Novel pathways for fuels and lubricants from biomass optimized using life-cycle greenhouse gas assessment


Balakrishnan M., Sacia E. R. , Sreekumar S., Gunbas G., Gokhale A. A. , Scown C. D. , ...More

PROCEEDINGS OF THE NATIONAL ACADEMY OF SCIENCES OF THE UNITED STATES OF AMERICA, vol.112, no.25, pp.7645-7649, 2015 (Peer-Reviewed Journal) identifier identifier identifier identifier

  • Publication Type: Article / Article
  • Volume: 112 Issue: 25
  • Publication Date: 2015
  • Doi Number: 10.1073/pnas.1508274112
  • Journal Name: PROCEEDINGS OF THE NATIONAL ACADEMY OF SCIENCES OF THE UNITED STATES OF AMERICA
  • Journal Indexes: Science Citation Index Expanded, Scopus
  • Page Numbers: pp.7645-7649
  • Keywords: biofuels, lubricants, life cycle assessment, methyl ketones, greenhouse gases, SYNTHETIC LUBRICANTS, CATALYSTS, ART

Abstract

Decarbonizing the transportation sector is critical to achieving global climate change mitigation.

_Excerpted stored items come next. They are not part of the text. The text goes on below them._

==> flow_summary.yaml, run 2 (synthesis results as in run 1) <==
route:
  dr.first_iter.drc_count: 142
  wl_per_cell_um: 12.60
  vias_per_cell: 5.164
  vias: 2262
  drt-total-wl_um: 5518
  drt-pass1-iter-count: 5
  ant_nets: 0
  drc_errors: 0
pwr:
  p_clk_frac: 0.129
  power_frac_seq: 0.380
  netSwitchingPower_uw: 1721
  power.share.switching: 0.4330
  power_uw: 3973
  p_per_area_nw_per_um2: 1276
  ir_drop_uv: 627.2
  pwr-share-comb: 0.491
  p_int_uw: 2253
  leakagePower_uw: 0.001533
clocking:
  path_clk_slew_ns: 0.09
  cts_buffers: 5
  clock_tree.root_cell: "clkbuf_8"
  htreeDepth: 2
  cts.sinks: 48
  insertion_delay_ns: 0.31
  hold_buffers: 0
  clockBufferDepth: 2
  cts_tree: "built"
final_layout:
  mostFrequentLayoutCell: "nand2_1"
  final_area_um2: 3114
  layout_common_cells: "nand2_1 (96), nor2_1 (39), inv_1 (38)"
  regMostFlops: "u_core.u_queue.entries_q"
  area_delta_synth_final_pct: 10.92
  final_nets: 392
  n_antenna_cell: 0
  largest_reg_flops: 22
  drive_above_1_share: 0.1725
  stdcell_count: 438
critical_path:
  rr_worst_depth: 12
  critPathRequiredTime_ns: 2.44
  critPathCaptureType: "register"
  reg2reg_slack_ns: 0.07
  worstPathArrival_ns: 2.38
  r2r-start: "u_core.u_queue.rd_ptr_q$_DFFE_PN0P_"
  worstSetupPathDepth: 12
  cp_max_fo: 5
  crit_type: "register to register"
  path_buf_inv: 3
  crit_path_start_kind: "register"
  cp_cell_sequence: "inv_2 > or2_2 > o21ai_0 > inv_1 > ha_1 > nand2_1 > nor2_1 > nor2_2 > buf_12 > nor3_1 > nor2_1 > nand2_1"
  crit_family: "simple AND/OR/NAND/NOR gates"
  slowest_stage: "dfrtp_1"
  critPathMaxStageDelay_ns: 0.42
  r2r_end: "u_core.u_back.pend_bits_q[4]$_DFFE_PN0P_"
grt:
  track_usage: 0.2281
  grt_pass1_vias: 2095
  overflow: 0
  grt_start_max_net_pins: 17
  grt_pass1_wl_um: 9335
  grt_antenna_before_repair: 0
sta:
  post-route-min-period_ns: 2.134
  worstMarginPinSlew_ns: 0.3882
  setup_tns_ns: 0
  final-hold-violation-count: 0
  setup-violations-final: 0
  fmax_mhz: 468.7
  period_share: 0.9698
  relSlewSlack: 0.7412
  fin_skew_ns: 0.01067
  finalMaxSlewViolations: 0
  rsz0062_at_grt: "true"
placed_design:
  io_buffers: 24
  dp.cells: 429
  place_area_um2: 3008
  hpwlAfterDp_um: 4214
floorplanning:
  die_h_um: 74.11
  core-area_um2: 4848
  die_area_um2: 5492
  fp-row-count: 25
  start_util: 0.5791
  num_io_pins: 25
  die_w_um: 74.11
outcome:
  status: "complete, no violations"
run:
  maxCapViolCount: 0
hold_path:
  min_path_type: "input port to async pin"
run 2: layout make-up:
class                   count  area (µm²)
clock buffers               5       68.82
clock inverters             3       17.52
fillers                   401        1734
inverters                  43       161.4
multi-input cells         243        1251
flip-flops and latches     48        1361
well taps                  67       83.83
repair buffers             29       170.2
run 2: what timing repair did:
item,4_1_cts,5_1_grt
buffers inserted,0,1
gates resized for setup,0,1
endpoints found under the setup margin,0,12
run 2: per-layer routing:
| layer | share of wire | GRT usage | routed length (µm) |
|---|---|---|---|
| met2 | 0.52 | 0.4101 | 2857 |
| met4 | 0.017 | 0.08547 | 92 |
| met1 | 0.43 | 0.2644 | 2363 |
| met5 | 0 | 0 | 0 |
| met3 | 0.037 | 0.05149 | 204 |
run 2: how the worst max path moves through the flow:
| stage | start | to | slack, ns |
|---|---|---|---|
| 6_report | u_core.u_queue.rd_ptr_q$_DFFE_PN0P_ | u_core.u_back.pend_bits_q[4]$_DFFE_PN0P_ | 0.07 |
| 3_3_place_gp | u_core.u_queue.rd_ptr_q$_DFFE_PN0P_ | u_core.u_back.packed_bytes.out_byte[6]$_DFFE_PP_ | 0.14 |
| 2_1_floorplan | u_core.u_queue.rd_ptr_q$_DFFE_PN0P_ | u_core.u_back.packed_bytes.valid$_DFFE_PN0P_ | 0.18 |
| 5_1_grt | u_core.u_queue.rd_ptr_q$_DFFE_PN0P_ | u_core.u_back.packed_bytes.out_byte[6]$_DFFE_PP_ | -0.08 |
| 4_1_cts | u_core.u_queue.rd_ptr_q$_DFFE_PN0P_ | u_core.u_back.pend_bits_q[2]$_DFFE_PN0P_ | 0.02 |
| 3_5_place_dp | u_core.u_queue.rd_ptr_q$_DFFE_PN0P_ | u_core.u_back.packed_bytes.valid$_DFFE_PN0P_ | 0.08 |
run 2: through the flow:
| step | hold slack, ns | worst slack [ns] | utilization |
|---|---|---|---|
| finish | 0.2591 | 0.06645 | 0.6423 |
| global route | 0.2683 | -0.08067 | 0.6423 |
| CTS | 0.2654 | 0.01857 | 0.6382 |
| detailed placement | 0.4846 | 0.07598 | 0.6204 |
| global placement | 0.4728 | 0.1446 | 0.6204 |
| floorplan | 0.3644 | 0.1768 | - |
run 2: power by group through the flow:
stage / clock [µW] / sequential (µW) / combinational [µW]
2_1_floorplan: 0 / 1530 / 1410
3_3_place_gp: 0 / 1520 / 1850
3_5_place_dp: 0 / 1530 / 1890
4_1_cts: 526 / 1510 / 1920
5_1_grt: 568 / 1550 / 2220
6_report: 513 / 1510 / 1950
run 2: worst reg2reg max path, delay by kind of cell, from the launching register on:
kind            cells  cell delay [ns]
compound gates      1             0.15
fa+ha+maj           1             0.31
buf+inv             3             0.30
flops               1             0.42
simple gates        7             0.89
## src/rtl/psw_pkg.sv

```systemverilog
// Package for the planar span write generator.
// Holds the shared types, constants and mask tables. No dependencies.
package psw_pkg;

    localparam logic [8:0] ROW_BYTES = 9'd80;

    // Configuration register indexes
    localparam logic [2:0] REG_CLIP_MIN_X = 3'd0;
    localparam logic [2:0] REG_CLIP_MAX_X = 3'd1;
    localparam logic [2:0] REG_CLIP_MIN_Y = 3'd2;
    localparam logic [2:0] REG_CLIP_MAX_Y = 3'd3;
    localparam logic [2:0] REG_PAGE_BASE  = 3'd4;

    localparam logic [3:0] MASK_ALL = 4'hF;

    typedef struct packed {
        logic [9:0]  clip_min_x;
        logic [10:0] clip_max_x;
        logic [9:0]  clip_min_y;
        logic [10:0] clip_max_y;
        logic [15:0] page_base;
    } cfg_t;

    // One clipped span, ready to be split into writes
    typedef struct packed {
        logic [15:0] addr;
        logic [3:0]  lmask;
        logic [3:0]  rmask;
        logic [8:0]  n;
        logic [7:0]  color;
        logic [1:0]  last_idx;
    } plan_t;

    function automatic logic [3:0] left_mask(input logic [1:0] x);
        case (x)
            2'd0:    left_mask = 4'hF;
            2'd1:    left_mask = 4'hE;
            2'd2:    left_mask = 4'hC;
            default: left_mask = 4'h8;
        endcase
    endfunction

    function automatic logic [3:0] right_mask(input logic [1:0] x);
        case (x)
            2'd0:    right_mask = 4'h1;
            2'd1:    right_mask = 4'h3;
            2'd2:    right_mask = 4'h7;
            default: right_mask = 4'hF;
        endcase
    endfunction

endpackage

```

## src/rtl/psw_cfg_regs.sv

```systemverilog
// Configuration register file of the planar span write generator.
// Depends on psw_pkg.
module psw_cfg_regs (
    input  logic           aclk,
    input  logic           aresetn,
    input  logic           cfg_wr_en,
    input  logic [2:0]     cfg_index,
    input  logic [15:0]    cfg_wdata,
    output psw_pkg::cfg_t  cfg
);
    import psw_pkg::*;

    cfg_t cfg_reg;

    always_ff @(posedge aclk) begin
        if (!aresetn) begin
            cfg_reg.clip_min_x <= 10'd0;
            cfg_reg.clip_max_x <= 11'd320;
            cfg_reg.clip_min_y <= 10'd0;
            cfg_reg.clip_max_y <= 11'd240;
            cfg_reg.page_base  <= 16'd0;
        end else if (cfg_wr_en) begin
            unique case (cfg_index)
                REG_CLIP_MIN_X: cfg_reg.clip_min_x <= cfg_wdata[9:0];
                REG_CLIP_MAX_X: cfg_reg.clip_max_x <= cfg_wdata[10:0];
                REG_CLIP_MIN_Y: cfg_reg.clip_min_y <= cfg_wdata[9:0];
                REG_CLIP_MAX_Y: cfg_reg.clip_max_y <= cfg_wdata[10:0];
                REG_PAGE_BASE:  cfg_reg.page_base  <= cfg_wdata;
                default: ;
            endcase
        end
    end

    assign cfg = cfg_reg;

endmodule

```

## src/rtl/psw_span_plan.sv

```systemverilog
// Clip and address logic: turns one registered span into a write plan.
// Depends on psw_pkg.
module psw_span_plan (
    input  logic [11:0]    row,
    input  logic [11:0]    span_left,
    input  logic [11:0]    span_right,
    input  logic [7:0]     fill_color,
    input  psw_pkg::cfg_t  cfg,
    output psw_pkg::plan_t plan,
    output logic           keep
);
    import psw_pkg::*;

    logic signed [12:0] row_s, xs_s, xe_s;
    logic signed [12:0] min_x_s, max_x_s, min_y_s, max_y_s;
    logic signed [12:0] xs_c, xe_c;
    logic [10:0] row_u, xs_u, xe_u, n_full;
    logic [19:0] row_off;

    always_comb begin
        row_s   = 13'(signed'(row));
        xs_s    = 13'(signed'(span_left));
        xe_s    = 13'(signed'(span_right));
        min_x_s = signed'({3'b000, cfg.clip_min_x});
        max_x_s = signed'({2'b00, cfg.clip_max_x});
        min_y_s = signed'({3'b000, cfg.clip_min_y});
        max_y_s = signed'({2'b00, cfg.clip_max_y});

        xs_c = (xs_s < min_x_s) ? min_x_s : xs_s;
        xe_c = (xe_s >= max_x_s) ? (max_x_s - 13'sd1) : xe_s;

        keep = (row_s >= min_y_s) && (row_s < max_y_s) && !(xe_c < xs_c);

        // valid only when keep: all three are then non-negative
        row_u   = row_s[10:0];
        xs_u    = xs_c[10:0];
        xe_u    = xe_c[10:0];
        row_off = {9'b0, row_u} * {11'b0, ROW_BYTES};
        n_full  = xe_u - {xs_u[10:2], 2'b00};

        plan.addr  = cfg.page_base + row_off[15:0] + {7'b0, xs_u[10:2]};
        plan.lmask = left_mask(xs_u[1:0]);
        plan.rmask = right_mask(xe_u[1:0]);
        plan.n     = n_full[10:2];
        plan.color = fill_color;
        if (plan.n == 9'd0) begin
            plan.last_idx = 2'd0;
        end else if (plan.n == 9'd1) begin
            plan.last_idx = 2'd1;
        end else begin
            plan.last_idx = 2'd2;
        end
    end

endmodule

```

## src/rtl/psw_write_seq.sv

```systemverilog
// Plan register and write sequencer: emits up to three writes per span,
// one per cycle into the output register when free. Depends on psw_pkg.
module psw_write_seq (
    input  logic           aclk,
    input  logic           aresetn,
    input  logic           plan_offer,
    input  logic           plan_keep,
    input  psw_pkg::plan_t plan_in,
    output logic           plan_take,
    output logic           m_tvalid,
    input  logic           m_tready,
    output logic [39:0]    m_tdata,
    output logic           m_tlast
);
    import psw_pkg::*;

    plan_t       plan_reg;
    logic        plan_valid_reg, plan_valid_next;
    logic [1:0]  idx_reg, idx_next;
    logic        m_valid_reg;
    logic [15:0] addr_reg, addr_next;
    logic [3:0]  mask_reg, mask_next;
    logic [8:0]  count_reg, count_next;
    logic [7:0]  color_reg;
    logic        last_reg, last_next;
    logic        out_free, emit, plan_done;
    logic [15:0] addr_end;

    assign out_free  = !m_valid_reg || m_tready;
    assign emit      = plan_valid_reg && out_free;
    assign plan_done = emit && (idx_reg == plan_reg.last_idx);
    assign plan_take = plan_offer && (!plan_valid_reg || plan_done);
    assign addr_end  = plan_reg.addr + {7'b0, plan_reg.n};

    always_comb begin
        plan_valid_next = plan_valid_reg;
        idx_next        = idx_reg;
        if (plan_done) begin
            plan_valid_next = 1'b0;
            idx_next        = 2'd0;
        end else if (emit) begin
            idx_next = idx_reg + 2'd1;
        end
        if (plan_take) begin
            plan_valid_next = plan_keep;
        end

        // select the write for the current step
        addr_next  = addr_end;
        mask_next  = plan_reg.rmask;
        count_next = 9'd1;
        last_next  = 1'b1;
        case (idx_reg)
            2'd0: begin
                addr_next = plan_reg.addr;
                if (plan_reg.n == 9'd0) begin
                    mask_next = plan_reg.lmask & plan_reg.rmask;
                end else begin
                    mask_next = plan_reg.lmask;
                    last_next = 1'b0;
                end
            end
            2'd1: begin
                if (plan_reg.n != 9'd1) begin
                    addr_next  = plan_reg.addr + 16'd1;
                    mask_next  = MASK_ALL;
                    count_next = plan_reg.n - 9'd1;
                    last_next  = 1'b0;
                end
            end
            default: ;
        endcase
    end

    always_ff @(posedge aclk) begin
        if (!aresetn) begin
            plan_valid_reg <= 1'b0;
            idx_reg        <= 2'd0;
            m_valid_reg    <= 1'b0;
        end else begin
            plan_valid_reg <= plan_valid_next;
            idx_reg        <= idx_next;
            if (out_free) begin
                m_valid_reg <= emit;
            end
        end
    end

    always_ff @(posedge aclk) begin
        if (plan_take) begin
            plan_reg <= plan_in;
        end
        if (emit) begin
            addr_reg  <= addr_next;
            mask_reg  <= mask_next;
            count_reg <= count_next;
            color_reg <= plan_reg.color;
            last_reg  <= last_next;
        end
    end

    assign m_tvalid = m_valid_reg;
    assign m_tdata  = {3'b000, color_reg, count_reg, mask_reg, addr_reg};
    assign m_tlast  = last_reg;

endmodule

```

## src/rtl/planar_span_write_generator.sv

```systemverilog
// Top level of the planar span write generator.
// Depends on psw_pkg, psw_cfg_regs, psw_span_plan and psw_write_seq.
//
// Turns each horizontal span (row, start column, end column, color) into
// byte writes for a four-plane planar frame buffer with ROW_BYTES bytes per
// row. The span is dropped unless clip_min_y <= row < clip_max_y; the start
// is raised to clip_min_x and the end lowered to clip_max_x - 1, and a span
// left empty gives no writes. A surviving span gives a left write with a
// left edge plane mask, an optional full-mask middle fill over byte_count
// bytes, and a right write; a span inside one byte gives a single write with
// the merged mask. last_write (tlast) marks the final write of a span.
// Addresses are page_base + row*ROW_BYTES + (x>>2), modulo 65536.
// Data path: input register, clip/address logic, plan register, write
// sequencer, output register. A write passes through the input, plan and
// output registers in that order. The sequencer issues one write per cycle
// while the output register is free, and a span holds the plan register
// until its last write is issued; the plan register takes the next span as
// that write is issued. A dropped span gives no write and leaves the plan
// register free. Configuration is written through cfg_wr_en, cfg_index
// and cfg_wdata, and must only change while the block is idle.
module planar_span_write_generator (
    input  logic        aclk,
    input  logic        aresetn,
    // configuration write port
    input  logic        cfg_wr_en,
    input  logic [2:0]  cfg_index,
    input  logic [15:0] cfg_wdata,
    // span input
    input  logic        s_tvalid,
    output logic        s_tready,
    input  logic [47:0] s_tdata,  // row[11:0], span_left[23:12],
                                  // span_right[35:24], fill_color[43:36]
    // write output
    output logic        m_tvalid,
    input  logic        m_tready,
    output logic [39:0] m_tdata,  // byte_address[15:0], plane_mask[19:16],
                                  // byte_count[28:20], write_color[36:29]
    output logic        m_tlast   // last_write
);
    import psw_pkg::*;

    cfg_t        cfg;
    plan_t       plan;
    logic        plan_keep, plan_take;
    logic        in_valid_reg;
    logic [11:0] row_reg, left_reg, right_reg;
    logic [7:0]  color_reg;

    psw_cfg_regs u_cfg (
        .aclk      (aclk),
        .aresetn   (aresetn),
        .cfg_wr_en (cfg_wr_en),
        .cfg_index (cfg_index),
        .cfg_wdata (cfg_wdata),
        .cfg       (cfg)
    );

    // Take a new span whenever the input register is empty or moves on
    assign s_tready = !in_valid_reg || plan_take;

    always_ff @(posedge aclk) begin
        if (!aresetn) begin
            in_valid_reg <= 1'b0;
        end else if (s_tready) begin
            in_valid_reg <= s_tvalid;
        end
    end

    // Hold the span fields until the plan register takes them
    always_ff @(posedge aclk) begin
        if (s_tready && s_tvalid) begin
            row_reg   <= s_tdata[11:0];
            left_reg  <= s_tdata[23:12];
            right_reg <= s_tdata[35:24];
            color_reg <= s_tdata[43:36];
        end
    end

    psw_span_plan u_plan (
        .row        (row_reg),
        .span_left  (left_reg),
        .span_right (right_reg),
        .fill_color (color_reg),
        .cfg        (cfg),
        .plan       (plan),
        .keep       (plan_keep)
    );

    psw_write_seq u_seq (
        .aclk       (aclk),
        .aresetn    (aresetn),
        .plan_offer (in_valid_reg),
        .plan_keep  (plan_keep),
        .plan_in    (plan),
        .plan_take  (plan_take),
        .m_tvalid   (m_tvalid),
        .m_tready   (m_tready),
        .m_tdata    (m_tdata),
        .m_tlast    (m_tlast)
    );

endmodule

```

Although biofuels will play an important role in conventional gasoline and diesel applications, bioderived solutions are particularly important in jet fuels and lubricants, for which no other viable renewable alternatives exist. Producing compounds for jet fuel and lubricant base oil applications often requires upgrading fermentation products, such as alcohols and ketones, to reach the appropriate molecular-weight range. Ketones possess both electrophilic and nucleophilic functionality, which allows them to be used as building blocks similar to alkenes and aromatics in a petroleum refining complex. Here, we develop a method for selectively upgrading biomass-derived alkyl methyl ketones with > 95% yields into trimer condensates, which can then be hydrodeoxygenated in near-quantitative yields to give a new class of cycloalkane compounds. The basic chemistry developed here can be tailored for aviation fuels as well as lubricants by changing the production strategy. We also demonstrate that a sugarcane biorefinery could use natural synergies between various routes to produce a mixture of lubricant base oils and jet fuels that achieve net life-cycle greenhouse gas savings of up to 80%.